After a short break, a team of eight District staff discussed their work and potential opportunities.
- Robert Gerrits, chief, Engineering Management Branch, Engineering Division, discussed contracting opportunities;
- Nancy Brighton, chief, Environmental Analysis Branch, Watershed Section, spoke about services through the Biological, Environmental, and Cultural Resource Services Contract (BECR);
- Anthony Ciorra, chief, Coastal Restoration Branch, discussed the Hurricane Sandy Recovery Program;
- Paul Tumminello, chief, Civil Works Projects Branch spoke about flood-control in New Jersey;
- Stella Marco, chief, Military Programs Branch elaborated about construction at District installations;
- Anthony DelVecchio, project manager, Environmental Inter-Agency International Services Branch, about initiatives at the Department of Veterans Affairs and National Cemetery Administration;
- Ken Durr, chief, Construction Services Branch, discussed lessons learned – project management; and
- Randall Hintz, chief, Operations Support Branch, talked about dredging construction.

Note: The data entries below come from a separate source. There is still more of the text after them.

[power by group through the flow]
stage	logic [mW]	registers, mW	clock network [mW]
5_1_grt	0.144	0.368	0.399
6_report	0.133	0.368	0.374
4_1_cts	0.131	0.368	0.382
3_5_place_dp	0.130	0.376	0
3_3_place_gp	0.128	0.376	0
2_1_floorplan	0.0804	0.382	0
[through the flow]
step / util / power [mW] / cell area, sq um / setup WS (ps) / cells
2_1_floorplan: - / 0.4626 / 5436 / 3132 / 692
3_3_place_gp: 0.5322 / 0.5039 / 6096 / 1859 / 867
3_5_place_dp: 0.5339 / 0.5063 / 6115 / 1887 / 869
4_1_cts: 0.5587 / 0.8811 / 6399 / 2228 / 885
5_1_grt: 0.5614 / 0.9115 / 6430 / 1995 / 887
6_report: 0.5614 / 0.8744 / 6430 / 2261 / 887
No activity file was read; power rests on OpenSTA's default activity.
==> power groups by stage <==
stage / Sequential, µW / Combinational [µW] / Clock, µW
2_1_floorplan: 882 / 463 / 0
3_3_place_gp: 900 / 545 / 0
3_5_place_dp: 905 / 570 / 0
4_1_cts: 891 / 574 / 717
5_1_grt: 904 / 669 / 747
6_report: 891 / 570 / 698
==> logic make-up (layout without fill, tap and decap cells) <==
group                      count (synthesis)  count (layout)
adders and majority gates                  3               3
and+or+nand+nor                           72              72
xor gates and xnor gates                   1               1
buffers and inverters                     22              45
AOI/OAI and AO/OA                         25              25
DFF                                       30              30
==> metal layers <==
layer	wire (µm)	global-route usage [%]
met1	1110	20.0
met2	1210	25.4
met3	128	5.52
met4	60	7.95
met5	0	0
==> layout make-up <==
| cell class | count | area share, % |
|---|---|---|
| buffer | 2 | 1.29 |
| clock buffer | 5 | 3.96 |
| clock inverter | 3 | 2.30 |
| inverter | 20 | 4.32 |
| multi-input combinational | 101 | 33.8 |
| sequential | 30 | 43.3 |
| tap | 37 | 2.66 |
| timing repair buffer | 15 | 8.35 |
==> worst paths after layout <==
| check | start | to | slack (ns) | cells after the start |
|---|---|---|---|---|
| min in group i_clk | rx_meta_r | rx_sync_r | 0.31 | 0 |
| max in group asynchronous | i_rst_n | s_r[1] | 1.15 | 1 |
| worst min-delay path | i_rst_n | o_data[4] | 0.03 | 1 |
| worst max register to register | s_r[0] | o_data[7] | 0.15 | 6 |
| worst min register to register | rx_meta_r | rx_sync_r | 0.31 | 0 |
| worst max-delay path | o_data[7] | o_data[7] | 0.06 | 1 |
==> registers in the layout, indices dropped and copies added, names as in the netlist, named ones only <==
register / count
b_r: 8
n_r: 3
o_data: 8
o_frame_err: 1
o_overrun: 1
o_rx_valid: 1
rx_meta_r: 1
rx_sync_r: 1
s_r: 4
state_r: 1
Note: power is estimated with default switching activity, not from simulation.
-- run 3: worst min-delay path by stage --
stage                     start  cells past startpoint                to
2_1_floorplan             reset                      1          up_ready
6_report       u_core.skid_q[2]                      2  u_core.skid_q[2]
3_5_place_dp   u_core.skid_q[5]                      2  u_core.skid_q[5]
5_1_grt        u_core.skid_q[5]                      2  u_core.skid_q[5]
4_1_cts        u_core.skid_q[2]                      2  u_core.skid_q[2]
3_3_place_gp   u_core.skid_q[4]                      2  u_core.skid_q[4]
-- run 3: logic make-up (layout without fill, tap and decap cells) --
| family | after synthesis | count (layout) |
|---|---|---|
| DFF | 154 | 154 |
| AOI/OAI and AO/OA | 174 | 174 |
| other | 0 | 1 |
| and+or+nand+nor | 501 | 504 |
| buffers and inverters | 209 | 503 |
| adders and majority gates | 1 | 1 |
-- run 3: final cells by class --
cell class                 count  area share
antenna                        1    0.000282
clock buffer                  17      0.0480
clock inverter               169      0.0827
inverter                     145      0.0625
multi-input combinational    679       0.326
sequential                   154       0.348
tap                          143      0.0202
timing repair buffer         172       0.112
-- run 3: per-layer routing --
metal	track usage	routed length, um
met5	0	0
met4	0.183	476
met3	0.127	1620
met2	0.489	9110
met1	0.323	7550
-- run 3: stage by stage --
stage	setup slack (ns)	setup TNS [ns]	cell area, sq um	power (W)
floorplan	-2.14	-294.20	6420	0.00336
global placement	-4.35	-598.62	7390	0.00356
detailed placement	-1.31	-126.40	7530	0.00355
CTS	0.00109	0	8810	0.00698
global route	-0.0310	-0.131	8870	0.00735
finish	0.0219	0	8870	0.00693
[src/rtl/pico_acc_if.sv]
// Command/result port of the accumulator: decode side is master, block is slave.
interface pico_acc_if
  import pico_acc_pkg::*;
#(
  parameter int unsigned WIDTH = 8
) ();
  logic             valid;
  logic             ready;
  op_e              op;
  logic [WIDTH-1:0] operand;
  logic             sin;
  logic [WIDTH-1:0] acc;
  logic [WIDTH-1:0] acc_hi;
  logic [3:0]       flags;
  logic             done;

  modport master (
    output valid, op, operand, sin,
    input  ready, acc, acc_hi, flags, done
  );

  modport slave (
    input  valid, op, operand, sin,
    output ready, acc, acc_hi, flags, done
  );
endinterface

[src/rtl/pico_alu.sv]
// Combinational single-cycle ALU for opcodes NOP..ROR; MUL is handled by the top.
module pico_alu
  import pico_acc_pkg::*;
#(
  parameter int unsigned WIDTH = 8
) (
  input  op_e              op_i,
  input  logic [WIDTH-1:0] a_i,
  input  logic [WIDTH-1:0] b_i,
  input  logic             sin_i,
  output logic [WIDTH-1:0] res_o,
  output logic             c_o,
  output logic             v_o
);
  localparam int unsigned MSB = WIDTH - 1;

  logic [WIDTH:0] sum, diff, inc, dec;

  // Wide adders expose carry/borrow in the extra top bit.
  always_comb begin
    sum  = {1'b0, a_i} + {1'b0, b_i};
    diff = {1'b0, a_i} - {1'b0, b_i};
    inc  = {1'b0, a_i} + {{WIDTH{1'b0}}, 1'b1};
    dec  = {1'b0, a_i} - {{WIDTH{1'b0}}, 1'b1};
  end

  // Result and carry/overflow selection per opcode.
  always_comb begin
    res_o = a_i;
    c_o   = 1'b0;
    v_o   = 1'b0;
    case (op_i)
      OP_NOP:   res_o = a_i;
      OP_LOAD:  res_o = b_i;
      OP_CLEAR: res_o = '0;
      OP_INC: begin
        res_o = inc[MSB:0];
        c_o   = inc[WIDTH];
        v_o   = ~a_i[MSB] & inc[MSB];
      end
      OP_DEC: begin
        res_o = dec[MSB:0];
        c_o   = dec[WIDTH];
        v_o   = a_i[MSB] & ~dec[MSB];
      end
      OP_ADD: begin
        res_o = sum[MSB:0];
        c_o   = sum[WIDTH];
        v_o   = (a_i[MSB] == b_i[MSB]) && (sum[MSB] != a_i[MSB]);
      end
      OP_SUB: begin
        res_o = diff[MSB:0];
        c_o   = diff[WIDTH];
        v_o   = (a_i[MSB] != b_i[MSB]) && (diff[MSB] != a_i[MSB]);
      end
      OP_AND:   res_o = a_i & b_i;
      OP_OR:    res_o = a_i | b_i;
      OP_XOR:   res_o = a_i ^ b_i;
      OP_NOT:   res_o = ~a_i;
      OP_SHL: begin
        res_o = {a_i[MSB-1:0], sin_i};
        c_o   = a_i[MSB];
      end
      OP_SHR: begin
        res_o = {sin_i, a_i[MSB:1]};
        c_o   = a_i[0];
      end
      OP_ROL: begin
        res_o = {a_i[MSB-1:0], a_i[MSB]};
        c_o   = a_i[MSB];
      end
      OP_ROR: begin
        res_o = {a_i[0], a_i[MSB:1]};
        c_o   = a_i[0];
      end
      OP_MUL:   res_o = a_i;
    endcase
  end
endmodule
==> src/rtl/mux2.sv <==
// mux2: two-way data selector.
module mux2 #(parameter int N = 8) (
    input  logic [N-1:0] a_i,
    input  logic [N-1:0] b_i,
    input  logic         sel_i,
    output logic [N-1:0] y_o
);
    assign y_o = sel_i ? b_i : a_i;
endmodule

==> src/rtl/mux4.sv <==
// mux4: four-way data selector built as a tree of mux2 stages.
module mux4 #(parameter int N = 8) (
    input  logic [N-1:0] d0_i,
    input  logic [N-1:0] d1_i,
    input  logic [N-1:0] d2_i,
    input  logic [N-1:0] d3_i,
    input  logic [1:0]   sel_i,
    output logic [N-1:0] y_o
);
    logic [N-1:0] lo, hi;
    mux2 #(.N(N)) u_lo (.a_i(d0_i), .b_i(d1_i), .sel_i(sel_i[0]), .y_o(lo));
    mux2 #(.N(N)) u_hi (.a_i(d2_i), .b_i(d3_i), .sel_i(sel_i[0]), .y_o(hi));
    mux2 #(.N(N)) u_top (.a_i(lo), .b_i(hi), .sel_i(sel_i[1]), .y_o(y_o));
endmodule
<file path="config.mk">
export PLATFORM = sky130hd
export DESIGN_NAME = fcw_note_sequencer_flat
export DESIGN_NICKNAME = d
export VERILOG_FILES = /design/src/rtl/fcw_note_sequencer_if.sv /design/src/rtl/fcw_note_sequencer.sv /design/src/flat_wrapper.sv
export SDC_FILE = /design/constraint.sdc
export NUM_CORES = 1
export LEC_CHECK = 0
export ABC_AREA = 1
export BUFFER_PORTS_ARGS = -buffer_cell sky130_fd_sc_hd__buf_2
export CAP_MARGIN = 20
export CORE_MARGIN = 2
export CORE_UTILIZATION = 54
export CTS_BUF_LIST = sky130_fd_sc_hd__clkbuf_16
export CTS_CLUSTER_SIZE = 28
export DETAILED_ROUTE_END_ITERATION = 6
export HOLD_SLACK_MARGIN = 0.02
export MAX_ROUTING_LAYER = met4
export PLACE_DENSITY = 0.84
export SETUP_SLACK_MARGIN = 0.4
export SYNTH_ARGS = -nofsm -noshare
export SYNTH_HDL_FRONTEND = slang
export SYNTH_SLANG_ARGS = --single-unit
export TNS_END_PERCENT = 30
</file>
<file path="constraint.sdc">
create_clock -name clk -period 2.2 [get_ports clk]
set_input_delay 0.22 -clock clk [delete_from_list [all_inputs] [get_ports clk]]
set_output_delay 0.22 -clock clk [all_outputs]
set_load 0.02 [all_outputs]
</file>
===== src/rtl/branch_predict_unit.sv =====
// branch_predict_unit: 2-bit saturating-counter direction predictor with
// execute-stage training, registered PC redirect, fixed-length flush
// sequencing and saturating branch/mispredict statistics.
module branch_predict_unit #(
  parameter int DATA_WIDTH   = 32,
  parameter int BHT_ENTRIES  = 16,
  parameter int FLUSH_CYCLES = 2
) (
  input  logic                  clk_i,
  input  logic                  rst_i,
  input  logic [DATA_WIDTH-1:0] if_pc_i,
  input  logic                  if_is_branch_i,
  output logic                  pred_taken_o,
  input  logic                  ex_valid_i,
  input  logic [DATA_WIDTH-1:0] ex_pc_i,
  input  logic                  ex_pred_taken_i,
  input  logic                  ex_branch_taken_i,
  input  logic [DATA_WIDTH-1:0] ex_target_i,
  output logic                  redirect_o,
  output logic [DATA_WIDTH-1:0] redirect_pc_o,
  output logic                  flush_o,
  output logic [15:0]           branch_count_o,
  output logic [15:0]           mispredict_count_o
);

  localparam int IW  = $clog2(BHT_ENTRIES);
  localparam int FCW = (FLUSH_CYCLES > 1) ? $clog2(FLUSH_CYCLES) : 1;
  localparam logic [FCW-1:0] FLUSH_LOAD = FCW'(FLUSH_CYCLES - 1);

  typedef enum logic {ST_IDLE, ST_FLUSH} state_t;

  state_t                  state_reg, state_next;
  logic [FCW-1:0]          flush_cnt_reg, flush_cnt_next;
  logic                    accept, mispredict;
  logic [IW-1:0]           if_idx, ex_idx;
  logic [1:0]              bht_reg [BHT_ENTRIES];
  logic                    redirect_reg;
  logic [DATA_WIDTH-1:0]   redirect_pc_reg, redirect_pc_next;
  logic [15:0]             branch_cnt_reg, mispredict_cnt_reg;
  logic                    unused_pc_bits;

  // Direct-mapped index: word-aligned PC bits, no hashing.
  assign if_idx = if_pc_i[IW+1:2];
  assign ex_idx = ex_pc_i[IW+1:2];
  assign unused_pc_bits = ^{if_pc_i[DATA_WIDTH-1:IW+2], if_pc_i[1:0]};

  // Zero-latency prediction from the pre-update counter (no write bypass).
  assign pred_taken_o = if_is_branch_i & bht_reg[if_idx][1];

  // FSM state register (flush countdown travels with the state).
  always_ff @(posedge clk_i) begin
    if (rst_i) begin
      state_reg     <= ST_IDLE;
      flush_cnt_reg <= '0;
    end else begin
      state_reg     <= state_next;
      flush_cnt_reg <= flush_cnt_next;
    end
  end

  // FSM next-state: a mispredict in IDLE starts a flush of FLUSH_CYCLES cycles.
  always_comb begin
    state_next     = state_reg;
    flush_cnt_next = flush_cnt_reg;
    case (state_reg)
      ST_IDLE: begin
        if (mispredict) begin
          state_next     = ST_FLUSH;
          flush_cnt_next = FLUSH_LOAD;
        end
      end
      ST_FLUSH: begin
        if (flush_cnt_reg == '0) state_next = ST_IDLE;
        else                     flush_cnt_next = flush_cnt_reg - 1'b1;
      end
      default: state_next = ST_IDLE;
    endcase
  end

  // FSM outputs: resolutions are only honoured in IDLE; anything in FLUSH is squashed.
  always_comb begin
    accept           = ex_valid_i && (state_reg == ST_IDLE);
    mispredict       = accept && (ex_pred_taken_i != ex_branch_taken_i);
    redirect_pc_next = ex_branch_taken_i ? ex_target_i
                                         : ex_pc_i + DATA_WIDTH'(4);
  end

  assign flush_o = (state_reg == ST_FLUSH);

  // Counter table: each entry trains on an accepted resolution at its index.
  generate
    for (genvar gi = 0; gi < BHT_ENTRIES; gi++) begin : g_bht
      always_ff @(posedge clk_i) begin
        if (rst_i) begin
          bht_reg[gi] <= 2'b01;
        end else if (accept && (ex_idx == IW'(gi))) begin
          if (ex_branch_taken_i) begin
            if (bht_reg[gi] != 2'b11) bht_reg[gi] <= bht_reg[gi] + 2'b01;
          end else begin
            if (bht_reg[gi] != 2'b00) bht_reg[gi] <= bht_reg[gi] - 2'b01;
          end
        end
      end
    end
  endgenerate

  // Redirect pulse and held redirect target.
  always_ff @(posedge clk_i) begin
    if (rst_i) begin
      redirect_reg    <= 1'b0;
      redirect_pc_reg <= '0;
    end else begin
      redirect_reg <= mispredict;
      if (mispredict) redirect_pc_reg <= redirect_pc_next;
    end
  end

  // Saturating statistics.
  always_ff @(posedge clk_i) begin
    if (rst_i) begin
      branch_cnt_reg     <= '0;
      mispredict_cnt_reg <= '0;
    end else begin
      if (accept && (branch_cnt_reg != 16'hFFFF))
        branch_cnt_reg <= branch_cnt_reg + 16'd1;
      if (mispredict && (mispredict_cnt_reg != 16'hFFFF))
        mispredict_cnt_reg <= mispredict_cnt_reg + 16'd1;
    end
  end

  assign redirect_o         = redirect_reg;
  assign redirect_pc_o      = redirect_pc_reg;
  assign branch_count_o     = branch_cnt_reg;
  assign mispredict_count_o = mispredict_cnt_reg;

endmodule
==> config.mk <==
export PLATFORM = sky130hd
export DESIGN_NAME = tmr_mem_scrubber
export DESIGN_NICKNAME = d
export VERILOG_FILES = /design/src/rtl/tmr_mem_scrubber.sv
export SDC_FILE = /design/constraint.sdc
export NUM_CORES = 1
export LEC_CHECK = 0
export ABC_AREA = 1
export BUFFER_PORTS_ARGS = -buffer_cell sky130_fd_sc_hd__buf_4
export CORE_ASPECT_RATIO = 2
export CORE_MARGIN = 1
export CORE_UTILIZATION = 59
export DETAILED_ROUTE_END_ITERATION = 10
export PLACE_DENSITY_LB_ADDON = 0.08
export SETUP_SLACK_MARGIN = 0.02
export SLEW_MARGIN = 25
export SYNTH_ARGS = -nofsm -noshare
export SYNTH_HDL_FRONTEND = slang
export SYNTH_SLANG_ARGS = --single-unit
==> constraint.sdc <==
create_clock -name clk -period 4 [get_ports clk]
set_input_delay 0.8 -clock clk [delete_from_list [all_inputs] [get_ports clk]]
set_output_delay 0.8 -clock clk [all_outputs]
set_load 0.02 [all_outputs]
==> config.mk <==
export PLATFORM = sky130hd
export DESIGN_NAME = ofm_relu_pack
export DESIGN_NICKNAME = d
export VERILOG_FILES = /design/src/rtl/ofm_relu_pack.sv
export SDC_FILE = /design/constraint.sdc
export NUM_CORES = 1
export LEC_CHECK = 0
export CAP_MARGIN = 5
export CORE_MARGIN = 5
export CORE_UTILIZATION = 58
export DETAILED_ROUTE_END_ITERATION = 12
export PLACE_DENSITY = 0.81
export SLEW_MARGIN = 30
export SYNTH_ARGS = -nofsm -noshare
export SYNTH_HDL_FRONTEND = slang
export SYNTH_SLANG_ARGS = --single-unit
==> constraint.sdc <==
create_clock -name clk1 -period 3.4 [get_ports clk1]
set_input_delay 0.68 -clock clk1 [delete_from_list [all_inputs] [get_ports clk1]]
set_output_delay 0.68 -clock clk1 [all_outputs]
set_load 0.02 [all_outputs]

In addition to Industry Day, District personnel also attend business opportunity conferences, trade fairs and other federally-sponsored meetings. At these venues, they provide further opportunity for businesses to connect with the Corps by meeting with procurement and small business specialists that can assist with products and services. Overall, the U.S. Army Corps of Engineers is committed to the success of small business across the country.
“Seeking greater inclusion of small disadvantaged business promotes greater opportunity for success that, in turn, grows the U.S. economy and keeps the nation strong, said Rippert Roberts, deputy, Small Business Programs.